Today’s letter-to-the-editor appears in the Daily Mining Gazette of Houghton, Michigan (population 7,708) in the northwestern portion of that state’s Upper Peninsula. It’s a follow-up to one in that newspaper that we wrote about a few weeks ago: Creationist Wisdom #307: Evolution Is Un-American. That was a veritable symphony of bogus quotes.
The title of the latest letter is Theory of evolution obviously atheistic. We’ll give you a few excerpts, enhanced with our Curmudgeonly commentary and some bold font for emphasis. As we usually do, we’ll omit the writer’s name and city. Okay, here we go:
Larry Korpi’s Feb. 14 letter was criticized for quoting Julian Huxley and Arthur Keith admitting that atheism influenced their beliefs in evolution. Two letters claimed there is no proof those evolutionists made those comments.

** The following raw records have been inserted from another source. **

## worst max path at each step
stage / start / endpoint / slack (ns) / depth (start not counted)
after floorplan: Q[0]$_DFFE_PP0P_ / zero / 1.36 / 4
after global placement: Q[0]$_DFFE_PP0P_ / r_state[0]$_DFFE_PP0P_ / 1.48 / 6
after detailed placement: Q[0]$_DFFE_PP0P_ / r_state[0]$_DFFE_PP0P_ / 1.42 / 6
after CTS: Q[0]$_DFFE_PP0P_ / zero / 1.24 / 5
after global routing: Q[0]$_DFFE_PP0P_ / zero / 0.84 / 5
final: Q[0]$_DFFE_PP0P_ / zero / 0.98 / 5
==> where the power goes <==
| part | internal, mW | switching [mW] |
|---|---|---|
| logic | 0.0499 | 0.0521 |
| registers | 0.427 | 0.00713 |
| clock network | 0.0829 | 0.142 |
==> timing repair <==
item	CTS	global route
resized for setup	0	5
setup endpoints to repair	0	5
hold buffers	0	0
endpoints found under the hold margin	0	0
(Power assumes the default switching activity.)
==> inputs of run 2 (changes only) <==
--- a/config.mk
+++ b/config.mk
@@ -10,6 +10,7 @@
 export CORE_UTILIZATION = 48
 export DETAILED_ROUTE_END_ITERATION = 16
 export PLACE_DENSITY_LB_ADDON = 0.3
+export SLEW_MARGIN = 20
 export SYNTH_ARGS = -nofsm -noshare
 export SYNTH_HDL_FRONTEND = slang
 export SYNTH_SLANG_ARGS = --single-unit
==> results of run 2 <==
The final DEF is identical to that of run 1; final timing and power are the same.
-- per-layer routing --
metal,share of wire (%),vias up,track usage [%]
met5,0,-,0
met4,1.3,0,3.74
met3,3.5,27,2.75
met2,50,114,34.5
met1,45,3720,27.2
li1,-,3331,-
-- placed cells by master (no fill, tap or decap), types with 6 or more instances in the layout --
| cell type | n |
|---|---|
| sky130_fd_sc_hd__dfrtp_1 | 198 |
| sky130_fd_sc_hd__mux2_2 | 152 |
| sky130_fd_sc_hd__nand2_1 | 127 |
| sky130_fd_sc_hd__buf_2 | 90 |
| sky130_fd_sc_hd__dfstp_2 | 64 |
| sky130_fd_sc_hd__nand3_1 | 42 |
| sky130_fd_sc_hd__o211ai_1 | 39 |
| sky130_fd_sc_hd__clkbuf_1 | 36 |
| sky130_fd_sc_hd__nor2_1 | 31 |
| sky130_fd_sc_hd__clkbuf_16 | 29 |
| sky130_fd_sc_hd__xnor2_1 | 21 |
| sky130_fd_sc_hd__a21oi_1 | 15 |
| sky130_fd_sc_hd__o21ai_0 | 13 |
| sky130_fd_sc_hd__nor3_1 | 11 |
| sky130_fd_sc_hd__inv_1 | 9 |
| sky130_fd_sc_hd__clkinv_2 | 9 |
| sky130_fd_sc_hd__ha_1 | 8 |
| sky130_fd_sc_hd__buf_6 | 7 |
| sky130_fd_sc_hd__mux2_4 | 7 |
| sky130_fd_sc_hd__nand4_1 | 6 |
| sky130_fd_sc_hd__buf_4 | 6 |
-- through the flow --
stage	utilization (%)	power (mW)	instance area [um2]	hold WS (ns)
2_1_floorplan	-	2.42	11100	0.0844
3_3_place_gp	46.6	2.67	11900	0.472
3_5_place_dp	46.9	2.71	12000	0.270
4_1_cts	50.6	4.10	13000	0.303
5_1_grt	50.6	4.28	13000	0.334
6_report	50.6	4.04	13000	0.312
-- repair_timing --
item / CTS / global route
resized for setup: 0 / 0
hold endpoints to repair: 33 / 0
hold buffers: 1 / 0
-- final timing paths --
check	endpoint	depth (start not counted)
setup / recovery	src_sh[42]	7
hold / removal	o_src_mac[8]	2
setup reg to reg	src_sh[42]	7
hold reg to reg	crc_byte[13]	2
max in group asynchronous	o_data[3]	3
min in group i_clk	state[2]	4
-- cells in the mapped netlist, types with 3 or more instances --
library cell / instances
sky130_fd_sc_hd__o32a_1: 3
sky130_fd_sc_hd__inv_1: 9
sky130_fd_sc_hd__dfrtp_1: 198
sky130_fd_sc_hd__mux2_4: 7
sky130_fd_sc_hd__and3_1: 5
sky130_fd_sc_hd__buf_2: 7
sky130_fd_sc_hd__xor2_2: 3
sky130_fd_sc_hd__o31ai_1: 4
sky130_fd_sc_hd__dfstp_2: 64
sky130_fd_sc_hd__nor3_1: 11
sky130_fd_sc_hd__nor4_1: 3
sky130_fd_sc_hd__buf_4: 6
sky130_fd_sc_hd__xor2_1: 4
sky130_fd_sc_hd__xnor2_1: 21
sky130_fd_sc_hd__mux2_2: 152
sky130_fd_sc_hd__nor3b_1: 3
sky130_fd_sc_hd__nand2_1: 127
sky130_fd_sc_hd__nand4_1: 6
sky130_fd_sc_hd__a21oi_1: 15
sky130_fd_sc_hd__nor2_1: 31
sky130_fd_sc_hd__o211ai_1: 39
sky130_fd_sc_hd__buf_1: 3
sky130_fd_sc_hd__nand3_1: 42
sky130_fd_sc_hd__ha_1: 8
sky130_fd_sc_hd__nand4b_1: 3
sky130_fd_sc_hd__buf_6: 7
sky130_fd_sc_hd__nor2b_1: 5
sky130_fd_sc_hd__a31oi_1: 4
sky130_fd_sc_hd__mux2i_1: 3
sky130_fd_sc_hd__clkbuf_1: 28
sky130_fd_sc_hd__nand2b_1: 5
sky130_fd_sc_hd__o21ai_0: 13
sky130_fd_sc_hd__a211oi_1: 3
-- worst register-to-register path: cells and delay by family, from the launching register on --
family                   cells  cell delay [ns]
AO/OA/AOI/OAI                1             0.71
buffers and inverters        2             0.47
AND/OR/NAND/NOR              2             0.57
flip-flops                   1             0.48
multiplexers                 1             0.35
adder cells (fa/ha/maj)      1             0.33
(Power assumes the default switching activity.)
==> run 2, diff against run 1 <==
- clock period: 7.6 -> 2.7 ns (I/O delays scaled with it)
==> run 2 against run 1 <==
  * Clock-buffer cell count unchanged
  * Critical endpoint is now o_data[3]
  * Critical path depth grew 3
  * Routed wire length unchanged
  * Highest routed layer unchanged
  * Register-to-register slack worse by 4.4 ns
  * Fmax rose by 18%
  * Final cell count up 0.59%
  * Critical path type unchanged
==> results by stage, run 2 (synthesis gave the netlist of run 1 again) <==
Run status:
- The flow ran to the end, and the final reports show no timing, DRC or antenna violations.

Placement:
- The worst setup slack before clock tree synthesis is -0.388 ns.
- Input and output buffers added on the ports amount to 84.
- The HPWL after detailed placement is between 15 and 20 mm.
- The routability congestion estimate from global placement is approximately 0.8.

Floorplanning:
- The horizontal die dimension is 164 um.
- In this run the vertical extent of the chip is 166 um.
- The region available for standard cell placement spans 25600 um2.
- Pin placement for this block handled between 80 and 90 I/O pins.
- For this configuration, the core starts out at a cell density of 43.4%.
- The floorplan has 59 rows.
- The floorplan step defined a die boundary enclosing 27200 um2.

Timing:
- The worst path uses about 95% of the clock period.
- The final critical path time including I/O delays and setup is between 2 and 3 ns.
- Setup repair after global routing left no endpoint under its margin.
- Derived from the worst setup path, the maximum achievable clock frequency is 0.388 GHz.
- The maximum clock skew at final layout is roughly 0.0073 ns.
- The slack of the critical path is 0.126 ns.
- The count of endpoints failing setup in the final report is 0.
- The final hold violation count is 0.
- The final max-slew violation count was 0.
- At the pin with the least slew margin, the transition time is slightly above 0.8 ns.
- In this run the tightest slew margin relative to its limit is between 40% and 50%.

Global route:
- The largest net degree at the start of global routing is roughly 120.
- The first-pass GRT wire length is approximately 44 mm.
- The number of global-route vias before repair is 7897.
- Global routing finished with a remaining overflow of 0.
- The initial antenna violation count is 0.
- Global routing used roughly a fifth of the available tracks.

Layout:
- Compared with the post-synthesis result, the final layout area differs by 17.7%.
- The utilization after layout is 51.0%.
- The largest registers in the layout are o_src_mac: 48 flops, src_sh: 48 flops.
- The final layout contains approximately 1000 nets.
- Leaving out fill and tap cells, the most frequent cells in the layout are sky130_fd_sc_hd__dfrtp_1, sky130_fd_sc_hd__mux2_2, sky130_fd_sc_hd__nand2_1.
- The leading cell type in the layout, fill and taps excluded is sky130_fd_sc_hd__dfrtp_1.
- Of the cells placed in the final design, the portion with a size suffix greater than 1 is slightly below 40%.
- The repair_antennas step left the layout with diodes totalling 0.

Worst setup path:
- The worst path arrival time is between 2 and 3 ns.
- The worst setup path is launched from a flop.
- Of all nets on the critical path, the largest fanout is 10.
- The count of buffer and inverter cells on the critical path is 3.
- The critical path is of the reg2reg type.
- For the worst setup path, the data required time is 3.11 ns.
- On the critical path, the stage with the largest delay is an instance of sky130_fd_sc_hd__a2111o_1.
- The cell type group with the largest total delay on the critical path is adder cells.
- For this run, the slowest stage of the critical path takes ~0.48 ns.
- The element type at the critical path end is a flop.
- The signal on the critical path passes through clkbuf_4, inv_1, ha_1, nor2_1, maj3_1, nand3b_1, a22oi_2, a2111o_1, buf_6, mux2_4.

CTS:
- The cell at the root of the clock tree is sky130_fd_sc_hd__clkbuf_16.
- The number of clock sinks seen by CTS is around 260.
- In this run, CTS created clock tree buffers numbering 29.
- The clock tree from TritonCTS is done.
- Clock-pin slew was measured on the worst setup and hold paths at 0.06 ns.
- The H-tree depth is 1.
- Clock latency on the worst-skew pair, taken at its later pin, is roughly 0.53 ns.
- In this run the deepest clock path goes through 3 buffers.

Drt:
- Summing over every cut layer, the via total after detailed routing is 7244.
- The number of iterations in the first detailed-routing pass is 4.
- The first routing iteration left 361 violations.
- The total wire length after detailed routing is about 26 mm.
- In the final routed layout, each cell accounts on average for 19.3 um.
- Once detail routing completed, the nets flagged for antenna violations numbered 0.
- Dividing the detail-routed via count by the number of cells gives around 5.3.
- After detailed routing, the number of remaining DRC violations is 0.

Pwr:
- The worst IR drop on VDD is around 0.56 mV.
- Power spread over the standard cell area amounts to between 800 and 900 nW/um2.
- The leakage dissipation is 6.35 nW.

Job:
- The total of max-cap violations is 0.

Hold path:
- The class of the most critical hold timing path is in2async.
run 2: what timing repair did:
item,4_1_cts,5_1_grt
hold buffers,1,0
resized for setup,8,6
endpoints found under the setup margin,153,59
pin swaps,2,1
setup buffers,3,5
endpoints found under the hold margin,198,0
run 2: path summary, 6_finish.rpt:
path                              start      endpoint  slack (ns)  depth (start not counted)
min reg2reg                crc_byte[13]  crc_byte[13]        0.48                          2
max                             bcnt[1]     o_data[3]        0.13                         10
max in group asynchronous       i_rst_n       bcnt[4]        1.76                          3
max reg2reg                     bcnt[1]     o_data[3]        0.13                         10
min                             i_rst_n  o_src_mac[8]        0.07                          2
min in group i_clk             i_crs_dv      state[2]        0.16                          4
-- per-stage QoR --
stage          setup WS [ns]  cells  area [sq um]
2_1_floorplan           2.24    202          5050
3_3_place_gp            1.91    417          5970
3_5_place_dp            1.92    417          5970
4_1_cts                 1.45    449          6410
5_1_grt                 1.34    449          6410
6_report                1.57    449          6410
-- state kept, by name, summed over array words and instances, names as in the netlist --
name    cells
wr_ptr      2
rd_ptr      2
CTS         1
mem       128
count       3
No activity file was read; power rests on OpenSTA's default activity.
--- config.mk ---
export PLATFORM = sky130hd
export DESIGN_NAME = digi_ota_array
export DESIGN_NICKNAME = d
export VERILOG_FILES = /design/src/rtl/digi_ota_array.sv
export SDC_FILE = /design/constraint.sdc
export NUM_CORES = 1
export LEC_CHECK = 0
export ABC_AREA = 0
export ABC_CLOCK_PERIOD_IN_PS = 1570
export CORE_MARGIN = 5
export CORE_UTILIZATION = 56
export CTS_CLUSTER_SIZE = 25
export DETAILED_ROUTE_END_ITERATION = 6
export GPL_ROUTABILITY_DRIVEN = 0
export GPL_TIMING_DRIVEN = 0
export PLACE_DENSITY = 0.79
export SLEW_MARGIN = 20
export SYNTH_ARGS = -nofsm -noshare
export SYNTH_HDL_FRONTEND = slang
export SYNTH_SLANG_ARGS = --single-unit
--- constraint.sdc ---
create_clock -name clk -period 1.57 [get_ports clk]
set_input_delay 0.314 -clock clk [delete_from_list [all_inputs] [get_ports clk]]
set_output_delay 0.314 -clock clk [all_outputs]
set_load 0.005 [all_outputs]
`src/rtl/ex_mem_reg_pkg.sv`:
```
// ex_mem_reg_pkg -- shared pipeline definitions for the EX/MEM boundary.
//   DSIZE_DEF / RSIZE_DEF : default data/address and register-index widths.
//   ex_mem_t              : packed image of the fields captured at EX->MEM.
//   slot_live()           : an EX slot is really captured as live.
//   write_keep()          : a write enable that survives an ALU overflow.
package ex_mem_reg_pkg;

    localparam int DSIZE_DEF = 32;
    localparam int RSIZE_DEF = 5;

    typedef struct packed {
        logic                 valid;
        logic [DSIZE_DEF-1:0] alu_result;
        logic [RSIZE_DEF-1:0] rd;
        logic                 reg_we;
        logic                 mem_re;
        logic                 mem_we;
        logic [DSIZE_DEF-1:0] store_data;
        logic                 branch;
        logic [DSIZE_DEF-1:0] target;
    } ex_mem_t;

    // A slot is live when it holds an instruction, the hazard unit did not
    // squash it, and it is not the wrong-path instruction behind a redirect.
    function automatic logic slot_live(input logic valid,
                                       input logic kill,
                                       input logic redirect);
        return valid & ~kill & ~redirect;
    endfunction

    // An overflowing instruction must not commit its architectural writes.
    function automatic logic write_keep(input logic we,
                                        input logic overflow);
        return we & ~overflow;
    endfunction

endpackage

```
`src/rtl/ex_mem_reg_if.sv`:
```
// ex_mem_reg_if -- bundle of EX-side inputs and MEM-side outputs around the
// EX/MEM pipeline register.
//   slave  : the pipeline register (consumes ex_*, stall, exc_clr; drives
//            mem_*, redirect*, exc_*, fwd_*).
//   master : the surrounding pipeline (the opposite directions).
interface ex_mem_reg_if
    import ex_mem_reg_pkg::*;
#(
    parameter int DSize = DSIZE_DEF,
    parameter int RSize = RSIZE_DEF
);
    logic             ex_valid;
    logic             ex_kill;
    logic [DSize-1:0] ex_alu_result;
    logic             ex_overflow;
    logic             ex_branch_true;
    logic [DSize-1:0] ex_target;
    logic [DSize-1:0] ex_pc;
    logic [RSize-1:0] ex_rd;
    logic             ex_reg_we;
    logic             ex_mem_re;
    logic             ex_mem_we;
    logic [DSize-1:0] ex_store_data;
    logic             stall;
    logic             exc_clr;

    logic             mem_valid;
    logic [DSize-1:0] mem_alu_result;
    logic [RSize-1:0] mem_rd;
    logic             mem_reg_we;
    logic             mem_mem_re;
    logic             mem_mem_we;
    logic [DSize-1:0] mem_store_data;
    logic             redirect;
    logic [DSize-1:0] redirect_pc;
    logic             exc_flag;
    logic [DSize-1:0] exc_pc;
    logic             fwd_valid;
    logic [RSize-1:0] fwd_rd;
    logic [DSize-1:0] fwd_data;

    modport slave (
        input  ex_valid, ex_kill, ex_alu_result, ex_overflow, ex_branch_true,
               ex_target, ex_pc, ex_rd, ex_reg_we, ex_mem_re, ex_mem_we,
               ex_store_data, stall, exc_clr,
        output mem_valid, mem_alu_result, mem_rd, mem_reg_we, mem_mem_re,
               mem_mem_we, mem_store_data, redirect, redirect_pc, exc_flag,
               exc_pc, fwd_valid, fwd_rd, fwd_data
    );

    modport master (
        output ex_valid, ex_kill, ex_alu_result, ex_overflow, ex_branch_true,
               ex_target, ex_pc, ex_rd, ex_reg_we, ex_mem_re, ex_mem_we,
               ex_store_data, stall, exc_clr,
        input  mem_valid, mem_alu_result, mem_rd, mem_reg_we, mem_mem_re,
               mem_mem_we, mem_store_data, redirect, redirect_pc, exc_flag,
               exc_pc, fwd_valid, fwd_rd, fwd_data
    );

endinterface

```
`src/rtl/ex_mem_reg.sv`:
```
// ex_mem_reg -- EX/MEM pipeline register with branch redirect, overflow
// write-cancel, sticky overflow exception and MEM-stage forwarding source.
//   clk : rising-edge clock
//   rst : asynchronous active-low reset
//   bus : ex_mem_reg_if.slave -- ex_* / stall / exc_clr in; mem_*,
//         redirect, redirect_pc, exc_flag, exc_pc, fwd_* out.
// redirect and fwd_valid are pure AND terms of registered state so that an
// asserted reset removes them without waiting for a clock edge.
module ex_mem_reg
    import ex_mem_reg_pkg::*;
#(
    parameter int DSize = DSIZE_DEF,
    parameter int RSize = RSIZE_DEF
) (
    input  logic          clk,
    input  logic          rst,
    ex_mem_reg_if.slave   bus
);

    logic             mem_valid_r;
    logic [DSize-1:0] mem_alu_result_r;
    logic [RSize-1:0] mem_rd_r;
    logic             mem_reg_we_r;
    logic             mem_mem_re_r;
    logic             mem_mem_we_r;
    logic [DSize-1:0] mem_store_data_r;
    logic             mem_branch_r;
    logic [DSize-1:0] mem_target_r;
    logic             redirect_done_r;
    logic             exc_flag_r;
    logic [DSize-1:0] exc_pc_r;

    logic             redirect_s;
    logic             live_s;
    logic             ovf_capture_s;

    // Derive redirect, slot liveness and the overflow-capture event.
    always_comb begin
        redirect_s    = 1'b0;
        live_s        = 1'b0;
        ovf_capture_s = 1'b0;
        redirect_s    = mem_valid_r & mem_branch_r & ~redirect_done_r;
        live_s        = slot_live(bus.ex_valid, bus.ex_kill, redirect_s);
        if (!bus.stall) begin
            ovf_capture_s = live_s & bus.ex_overflow;
        end else begin
            ovf_capture_s = 1'b0;
        end
    end

    // Pipeline capture and one-shot redirect bookkeeping.
    always_ff @(posedge clk or negedge rst) begin
        if (!rst) begin
            mem_valid_r      <= 1'b0;
            mem_alu_result_r <= '0;
            mem_rd_r         <= '0;
            mem_reg_we_r     <= 1'b0;
            mem_mem_re_r     <= 1'b0;
            mem_mem_we_r     <= 1'b0;
            mem_store_data_r <= '0;
            mem_branch_r     <= 1'b0;
            mem_target_r     <= '0;
            redirect_done_r  <= 1'b0;
        end else if (!bus.stall) begin
            mem_valid_r      <= live_s;
            mem_alu_result_r <= bus.ex_alu_result;
            mem_rd_r         <= bus.ex_rd;
            mem_reg_we_r     <= write_keep(bus.ex_reg_we, bus.ex_overflow);
            mem_mem_re_r     <= bus.ex_mem_re;
            mem_mem_we_r     <= write_keep(bus.ex_mem_we, bus.ex_overflow);
            mem_store_data_r <= bus.ex_store_data;
            mem_branch_r     <= bus.ex_branch_true;
            mem_target_r     <= bus.ex_target;
            redirect_done_r  <= 1'b0;
        end else if (redirect_s) begin
            // The redirect was presented while stalled; suppress repeats
            // until the branch leaves the stage.
            redirect_done_r  <= 1'b1;
        end else begin
            redirect_done_r  <= redirect_done_r;
        end
    end

    // Sticky overflow exception: first PC wins unless cleared in the same cycle.
    always_ff @(posedge clk or negedge rst) begin
        if (!rst) begin
            exc_flag_r <= 1'b0;
            exc_pc_r   <= '0;
        end else if (bus.stall) begin
            exc_flag_r <= exc_flag_r;
            exc_pc_r   <= exc_pc_r;
        end else if (ovf_capture_s) begin
            exc_flag_r <= 1'b1;
            if (!exc_flag_r || bus.exc_clr) begin
                exc_pc_r <= bus.ex_pc;
            end else begin
                exc_pc_r <= exc_pc_r;
            end
        end else if (bus.exc_clr) begin
            exc_flag_r <= 1'b0;
            exc_pc_r   <= exc_pc_r;
        end else begin
            exc_flag_r <= exc_flag_r;
            exc_pc_r   <= exc_pc_r;
        end
    end

    assign bus.mem_valid      = mem_valid_r;
    assign bus.mem_alu_result = mem_alu_result_r;
    assign bus.mem_rd         = mem_rd_r;
    assign bus.mem_reg_we     = mem_reg_we_r;
    assign bus.mem_mem_re     = mem_mem_re_r;
    assign bus.mem_mem_we     = mem_mem_we_r;
    assign bus.mem_store_data = mem_store_data_r;
    assign bus.redirect       = redirect_s;
    assign bus.redirect_pc    = mem_target_r;
    assign bus.exc_flag       = exc_flag_r;
    assign bus.exc_pc         = exc_pc_r;
    assign bus.fwd_valid      = mem_valid_r & mem_reg_we_r;
    assign bus.fwd_rd         = mem_rd_r;
    assign bus.fwd_data       = mem_alu_result_r;

endmodule

```
`src/flat_wrapper.sv`:
```
// flat-port wrapper written by rule: the top's interface ports become plain ports
module ex_mem_reg_flat import ex_mem_reg_pkg::*;
#(
    parameter int DSize = DSIZE_DEF,
    parameter int RSize = RSIZE_DEF
)
  (clk, rst, bus_ex_valid, bus_ex_kill, bus_ex_alu_result, bus_ex_overflow, bus_ex_branch_true, bus_ex_target, bus_ex_pc, bus_ex_rd, bus_ex_reg_we, bus_ex_mem_re, bus_ex_mem_we, bus_ex_store_data, bus_stall, bus_exc_clr, bus_mem_valid, bus_mem_alu_result, bus_mem_rd, bus_mem_reg_we, bus_mem_mem_re, bus_mem_mem_we, bus_mem_store_data, bus_redirect, bus_redirect_pc, bus_exc_flag, bus_exc_pc, bus_fwd_valid, bus_fwd_rd, bus_fwd_data);
  ex_mem_reg_if #(.DSize(DSize), .RSize(RSize)) bus_i ();
  input  logic clk;
  input  logic rst;
  input wire logic [$bits(bus_i.ex_valid)-1:0] bus_ex_valid;
  input wire logic [$bits(bus_i.ex_kill)-1:0] bus_ex_kill;
  input wire logic [$bits(bus_i.ex_alu_result)-1:0] bus_ex_alu_result;
  input wire logic [$bits(bus_i.ex_overflow)-1:0] bus_ex_overflow;
  input wire logic [$bits(bus_i.ex_branch_true)-1:0] bus_ex_branch_true;
  input wire logic [$bits(bus_i.ex_target)-1:0] bus_ex_target;
  input wire logic [$bits(bus_i.ex_pc)-1:0] bus_ex_pc;
  input wire logic [$bits(bus_i.ex_rd)-1:0] bus_ex_rd;
  input wire logic [$bits(bus_i.ex_reg_we)-1:0] bus_ex_reg_we;
  input wire logic [$bits(bus_i.ex_mem_re)-1:0] bus_ex_mem_re;
  input wire logic [$bits(bus_i.ex_mem_we)-1:0] bus_ex_mem_we;
  input wire logic [$bits(bus_i.ex_store_data)-1:0] bus_ex_store_data;
  input wire logic [$bits(bus_i.stall)-1:0] bus_stall;
  input wire logic [$bits(bus_i.exc_clr)-1:0] bus_exc_clr;
  output wire logic [$bits(bus_i.mem_valid)-1:0] bus_mem_valid;
  output wire logic [$bits(bus_i.mem_alu_result)-1:0] bus_mem_alu_result;
  output wire logic [$bits(bus_i.mem_rd)-1:0] bus_mem_rd;
  output wire logic [$bits(bus_i.mem_reg_we)-1:0] bus_mem_reg_we;
  output wire logic [$bits(bus_i.mem_mem_re)-1:0] bus_mem_mem_re;
  output wire logic [$bits(bus_i.mem_mem_we)-1:0] bus_mem_mem_we;
  output wire logic [$bits(bus_i.mem_store_data)-1:0] bus_mem_store_data;
  output wire logic [$bits(bus_i.redirect)-1:0] bus_redirect;
  output wire logic [$bits(bus_i.redirect_pc)-1:0] bus_redirect_pc;
  output wire logic [$bits(bus_i.exc_flag)-1:0] bus_exc_flag;
  output wire logic [$bits(bus_i.exc_pc)-1:0] bus_exc_pc;
  output wire logic [$bits(bus_i.fwd_valid)-1:0] bus_fwd_valid;
  output wire logic [$bits(bus_i.fwd_rd)-1:0] bus_fwd_rd;
  output wire logic [$bits(bus_i.fwd_data)-1:0] bus_fwd_data;
  assign bus_i.ex_valid = bus_ex_valid;
  assign bus_i.ex_kill = bus_ex_kill;
  assign bus_i.ex_alu_result = bus_ex_alu_result;
  assign bus_i.ex_overflow = bus_ex_overflow;
  assign bus_i.ex_branch_true = bus_ex_branch_true;
  assign bus_i.ex_target = bus_ex_target;
  assign bus_i.ex_pc = bus_ex_pc;
  assign bus_i.ex_rd = bus_ex_rd;
  assign bus_i.ex_reg_we = bus_ex_reg_we;
  assign bus_i.ex_mem_re = bus_ex_mem_re;
  assign bus_i.ex_mem_we = bus_ex_mem_we;
  assign bus_i.ex_store_data = bus_ex_store_data;
  assign bus_i.stall = bus_stall;
  assign bus_i.exc_clr = bus_exc_clr;
  assign bus_mem_valid = bus_i.mem_valid;
  assign bus_mem_alu_result = bus_i.mem_alu_result;
  assign bus_mem_rd = bus_i.mem_rd;
  assign bus_mem_reg_we = bus_i.mem_reg_we;
  assign bus_mem_mem_re = bus_i.mem_mem_re;
  assign bus_mem_mem_we = bus_i.mem_mem_we;
  assign bus_mem_store_data = bus_i.mem_store_data;
  assign bus_redirect = bus_i.redirect;
  assign bus_redirect_pc = bus_i.redirect_pc;
  assign bus_exc_flag = bus_i.exc_flag;
  assign bus_exc_pc = bus_i.exc_pc;
  assign bus_fwd_valid = bus_i.fwd_valid;
  assign bus_fwd_rd = bus_i.fwd_rd;
  assign bus_fwd_data = bus_i.fwd_data;
  ex_mem_reg #(.DSize(DSize), .RSize(RSize)) u_core (.clk(clk), .rst(rst), .bus(bus_i));
endmodule
```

Right. We discussed all that in our earlier post. Today’s letter-writer isn’t persuaded by the debunking. Creationists never are. He says:
Similar to the statement by Julian Huxley is this from Aldous Huxley’s “Confession of a Professed Atheist.”
Great tactic! If one Huxley’s quote is a phoney, then quote his brother. Here’s that quote:
I Had motives for not wanting the world to have meaning; consequently assumed that it had none … For myself, as … for most of my contemporaries, the philosophy of meaninglessness was … an instrument of liberation … from a certain political and economic system and liberation from a certain system of morality … (that) interfered with our sexual freedom.
Wow — not merely one ellipsis, but five of them. That’s always a clue. We found that quote at the ICR website, in an article by old Henry Morris, the godfather of all quote-miners. That same “quote” appears at a lot of creationist websites, but they never link to a source and we can’t find the full text on line to verify it. We’ll let it go. Even if the quote is accurate — and we suspect it’s not — what difference does it make? Let’s read on:
The theory of evolution is not totally scientific but is so obviously atheistic it is amazing some people deny that it is.
Two errors in one short sentence! The scientific status of the theory of evolution is beyond question in the rational world, and as for its atheistic implications — hey, that’s also true (in the same perverted sense) of the theory that germs cause disease. After all, if disease is caused by infection and not by a supernatural agency, then who could deny the atheistic nature of the germ theory — or any other scientific theory? They all deal with natural causes, so they’re all atheistic, right? It would make more sense, however, to ask what kind of mind would make such an assertion. The letter continues:
Mr. Korpi was also criticized for quoting this statement by a physicist names Millikan: “The pathetic thing is that we have scientists who are trying to prove evolution which no scientist can ever prove.” That wasn’t considered valid because Mr. Millikan was a physicist, not an evolutionary biologist, and he said it in 1925. Physicists can’t understand biology? As for that “ancient” 1925 date, Darwin’s “Origin of Species” was published in 1859.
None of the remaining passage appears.